* _Required work_: Copy all of the material below, line for line.

* _Exercise inputs_:

===== config.mk =====
export PLATFORM = sky130hd
export DESIGN_NAME = bit_op_unit
export DESIGN_NICKNAME = d
export VERILOG_FILES = /design/src/rtl/bitop_pkg.sv /design/src/rtl/bitop_ctrl.sv /design/src/rtl/bitop_datapath.sv /design/src/rtl/bit_op_unit.sv
export SDC_FILE = /design/constraint.sdc
export NUM_CORES = 1
export LEC_CHECK = 0
export BUFFER_PORTS_ARGS = -buffer_cell sky130_fd_sc_hd__buf_2
export CORE_MARGIN = 8
export CORE_UTILIZATION = 45
export CTS_BUF_LIST = sky130_fd_sc_hd__clkbuf_8 sky130_fd_sc_hd__clkbuf_16
export DETAILED_ROUTE_END_ITERATION = 8
export PLACE_DENSITY_LB_ADDON = 0.3
export SLEW_MARGIN = 20
export SYNTH_ARGS = -nofsm -noshare
export SYNTH_HDL_FRONTEND = slang
export SYNTH_SLANG_ARGS = --single-unit

===== constraint.sdc =====
create_clock -name clk -period 5.3 [get_ports clk]
set_clock_uncertainty 0.1 [all_clocks]
set_input_delay 0 -clock clk [delete_from_list [all_inputs] [get_ports clk]]
set_output_delay 0 -clock clk [all_outputs]
set_load 0.02 [all_outputs]

===== src/rtl/bitop_pkg.sv =====
package bitop_pkg;

  typedef enum logic [1:0] {
    OP_TEST = 2'b00,
    OP_FLIP = 2'b01,
    OP_CLR  = 2'b10,
    OP_SET  = 2'b11
  } bitOp_e;

  // strobes from control to datapath
  typedef struct packed {
    logic load;
    logic forceOne;
    logic forceZero;
    logic invert;
  } ctrlStrobe_t;

endpackage


===== src/rtl/bitop_ctrl.sv =====
module bitop_ctrl
  import bitop_pkg::*;
(
  input  logic        clk,
  input  logic        rstN,
  input  logic        startIn,
  input  bitOp_e      opIn,
  output ctrlStrobe_t strobe,
  output logic        wbEnOut,
  output logic        doneOut
);

  always_comb begin
    strobe      = '0;
    strobe.load = startIn;
    if (startIn) begin
      case (opIn)
        OP_SET:  strobe.forceOne  = 1'b1;
        OP_CLR:  strobe.forceZero = 1'b1;
        OP_FLIP: strobe.invert    = 1'b1;
        default: ;
      endcase
    end
  end

  always_ff @(posedge clk) begin
    if (!rstN) begin
      doneOut <= 1'b0;
      wbEnOut <= 1'b0;
    end else begin
      doneOut <= startIn;
      wbEnOut <= startIn && (opIn != OP_TEST);
    end
  end

endmodule
[src/rtl/raster_regs.sv]
module raster_regs
  import raster_pkg::*;
#(
  parameter int unsigned CW = 12
) (
  input  logic                           clk,
  input  logic                           rst_n,
  input  logic                           we,
  input  logic [REG_AW-1:0]              addr,
  input  logic [DATA_W-1:0]              wdata,
  output logic [DATA_W-1:0]              rdata,
  input  logic                           frame_wrap,
  input  logic [CW-1:0]                  h_cnt,
  input  logic [CW-1:0]                  v_cnt,
  input  logic [NUM_WIN-1:0][DATA_W-1:0] win_rd,
  output logic [CW-1:0]                  max_x,
  output logic [CW-1:0]                  max_y,
  output logic                           parked,
  output logic                           frozen,
  output logic                           restart,
  output logic [NUM_WIN-1:0]             win_we
);

  reg_sel_e sel;
  logic     scan_en;
  logic     scan_hw;

  assign sel     = reg_sel_e'(addr);
  assign parked  = (max_x == '0) && (max_y == '0);
  assign restart = we && (sel == SEL_COUNT) && !wdata[FREEZE_BIT];

  for (genvar i = 0; i < NUM_WIN; i++) begin : g_dec
    assign win_we[i] = we && (addr == REG_AW'(WIN_BASE + i));
  end

  always_ff @(posedge clk or negedge rst_n) begin
    if (!rst_n) begin
      max_x   <= '0;
      max_y   <= '0;
      frozen  <= 1'b0;
      scan_en <= 1'b0;
      scan_hw <= 1'b0;
    end else begin
      if (frame_wrap) scan_hw <= scan_en;
      if (we) begin
        case (sel)
          SEL_TOTALS: begin
            max_x <= wdata[CW-1:0];
            max_y <= wdata[HI_LSB +: CW];
          end
          SEL_COUNT: frozen  <= wdata[FREEZE_BIT];
          SEL_SCAN:  scan_en <= wdata[0];
          default: ;
        endcase
      end
    end
  end

  always_comb begin
    rdata = '0;
    case (sel)
      SEL_TOTALS: begin
        rdata[CW-1:0]       = max_x;
        rdata[HI_LSB +: CW] = max_y;
      end
      SEL_COUNT: begin
        rdata[CW-1:0]       = h_cnt;
        rdata[HI_LSB +: CW] = v_cnt;
        rdata[FREEZE_BIT]   = frozen;
      end
      SEL_HSYNC, SEL_VSYNC, SEL_HBLANK, SEL_VBLANK,
      SEL_HPIX, SEL_VPIX, SEL_HCMAP, SEL_VCMAP:
        rdata = win_rd[addr - REG_AW'(WIN_BASE)];
      SEL_SCAN:    rdata[0] = scan_en;
      SEL_SCAN_HW: rdata[0] = scan_hw;
      default: rdata = '0;
    endcase
  end

  logic unused_wdata;
  assign unused_wdata = ^{wdata[FREEZE_BIT-1:HI_LSB+CW], wdata[HI_LSB-1:CW]};

  p_shadow_stable_r8: assert property (@(posedge clk) disable iff (!rst_n)
    !frame_wrap |=> $stable(scan_hw));

  p_shadow_copy_r8: assert property (@(posedge clk) disable iff (!rst_n)
    frame_wrap |=> (scan_hw == $past(scan_en)));

  p_restart_unfreezes_r3: assert property (@(posedge clk) disable iff (!rst_n)
    restart |=> !frozen);

  p_single_window_write_r4: assert property (@(posedge clk) disable iff (!rst_n)
    $onehot0(win_we));

endmodule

* _Written solution_:
===== config.mk =====
export PLATFORM = sky130hd
export DESIGN_NAME = bit_op_unit
export DESIGN_NICKNAME = d
export VERILOG_FILES = /design/src/rtl/bitop_pkg.sv /design/src/rtl/bitop_ctrl.sv /design/src/rtl/bitop_datapath.sv /design/src/rtl/bit_op_unit.sv
export SDC_FILE = /design/constraint.sdc
export NUM_CORES = 1
export LEC_CHECK = 0
export BUFFER_PORTS_ARGS = -buffer_cell sky130_fd_sc_hd__buf_2
export CORE_MARGIN = 8
export CORE_UTILIZATION = 45
export CTS_BUF_LIST = sky130_fd_sc_hd__clkbuf_8 sky130_fd_sc_hd__clkbuf_16
export DETAILED_ROUTE_END_ITERATION = 8
export PLACE_DENSITY_LB_ADDON = 0.3
export SLEW_MARGIN = 20
export SYNTH_ARGS = -nofsm -noshare
export SYNTH_HDL_FRONTEND = slang
export SYNTH_SLANG_ARGS = --single-unit

===== constraint.sdc =====
create_clock -name clk -period 5.3 [get_ports clk]
set_clock_uncertainty 0.1 [all_clocks]
set_input_delay 0 -clock clk [delete_from_list [all_inputs] [get_ports clk]]
set_output_delay 0 -clock clk [all_outputs]
set_load 0.02 [all_outputs]

===== src/rtl/bitop_pkg.sv =====
package bitop_pkg;

  typedef enum logic [1:0] {
    OP_TEST = 2'b00,
    OP_FLIP = 2'b01,
    OP_CLR  = 2'b10,
    OP_SET  = 2'b11
  } bitOp_e;

  // strobes from control to datapath
  typedef struct packed {
    logic load;
    logic forceOne;
    logic forceZero;
    logic invert;
  } ctrlStrobe_t;

endpackage


===== src/rtl/bitop_ctrl.sv =====
module bitop_ctrl
  import bitop_pkg::*;
(
  input  logic        clk,
  input  logic        rstN,
  input  logic        startIn,
  input  bitOp_e      opIn,
  output ctrlStrobe_t strobe,
  output logic        wbEnOut,
  output logic        doneOut
);

  always_comb begin
    strobe      = '0;
    strobe.load = startIn;
    if (startIn) begin
      case (opIn)
        OP_SET:  strobe.forceOne  = 1'b1;
        OP_CLR:  strobe.forceZero = 1'b1;
        OP_FLIP: strobe.invert    = 1'b1;
        default: ;
      endcase
    end
  end

  always_ff @(posedge clk) begin
    if (!rstN) begin
      doneOut <= 1'b0;
      wbEnOut <= 1'b0;
    end else begin
      doneOut <= startIn;
      wbEnOut <= startIn && (opIn != OP_TEST);
    end
  end

endmodule
[src/rtl/raster_regs.sv]
module raster_regs
  import raster_pkg::*;
#(
  parameter int unsigned CW = 12
) (
  input  logic                           clk,
  input  logic                           rst_n,
  input  logic                           we,
  input  logic [REG_AW-1:0]              addr,
  input  logic [DATA_W-1:0]              wdata,
  output logic [DATA_W-1:0]              rdata,
  input  logic                           frame_wrap,
  input  logic [CW-1:0]                  h_cnt,
  input  logic [CW-1:0]                  v_cnt,
  input  logic [NUM_WIN-1:0][DATA_W-1:0] win_rd,
  output logic [CW-1:0]                  max_x,
  output logic [CW-1:0]                  max_y,
  output logic                           parked,
  output logic                           frozen,
  output logic                           restart,
  output logic [NUM_WIN-1:0]             win_we
);

  reg_sel_e sel;
  logic     scan_en;
  logic     scan_hw;

  assign sel     = reg_sel_e'(addr);
  assign parked  = (max_x == '0) && (max_y == '0);
  assign restart = we && (sel == SEL_COUNT) && !wdata[FREEZE_BIT];

  for (genvar i = 0; i < NUM_WIN; i++) begin : g_dec
    assign win_we[i] = we && (addr == REG_AW'(WIN_BASE + i));
  end

  always_ff @(posedge clk or negedge rst_n) begin
    if (!rst_n) begin
      max_x   <= '0;
      max_y   <= '0;
      frozen  <= 1'b0;
      scan_en <= 1'b0;
      scan_hw <= 1'b0;
    end else begin
      if (frame_wrap) scan_hw <= scan_en;
      if (we) begin
        case (sel)
          SEL_TOTALS: begin
            max_x <= wdata[CW-1:0];
            max_y <= wdata[HI_LSB +: CW];
          end
          SEL_COUNT: frozen  <= wdata[FREEZE_BIT];
          SEL_SCAN:  scan_en <= wdata[0];
          default: ;
        endcase
      end
    end
  end

  always_comb begin
    rdata = '0;
    case (sel)
      SEL_TOTALS: begin
        rdata[CW-1:0]       = max_x;
        rdata[HI_LSB +: CW] = max_y;
      end
      SEL_COUNT: begin
        rdata[CW-1:0]       = h_cnt;
        rdata[HI_LSB +: CW] = v_cnt;
        rdata[FREEZE_BIT]   = frozen;
      end
      SEL_HSYNC, SEL_VSYNC, SEL_HBLANK, SEL_VBLANK,
      SEL_HPIX, SEL_VPIX, SEL_HCMAP, SEL_VCMAP:
        rdata = win_rd[addr - REG_AW'(WIN_BASE)];
      SEL_SCAN:    rdata[0] = scan_en;
      SEL_SCAN_HW: rdata[0] = scan_hw;
      default: rdata = '0;
    endcase
  end

  logic unused_wdata;
  assign unused_wdata = ^{wdata[FREEZE_BIT-1:HI_LSB+CW], wdata[HI_LSB-1:CW]};

  p_shadow_stable_r8: assert property (@(posedge clk) disable iff (!rst_n)
    !frame_wrap |=> $stable(scan_hw));

  p_shadow_copy_r8: assert property (@(posedge clk) disable iff (!rst_n)
    frame_wrap |=> (scan_hw == $past(scan_en)));

  p_restart_unfreezes_r3: assert property (@(posedge clk) disable iff (!rst_n)
    restart |=> !frozen);

  p_single_window_write_r4: assert property (@(posedge clk) disable iff (!rst_n)
    $onehot0(win_we));

endmodule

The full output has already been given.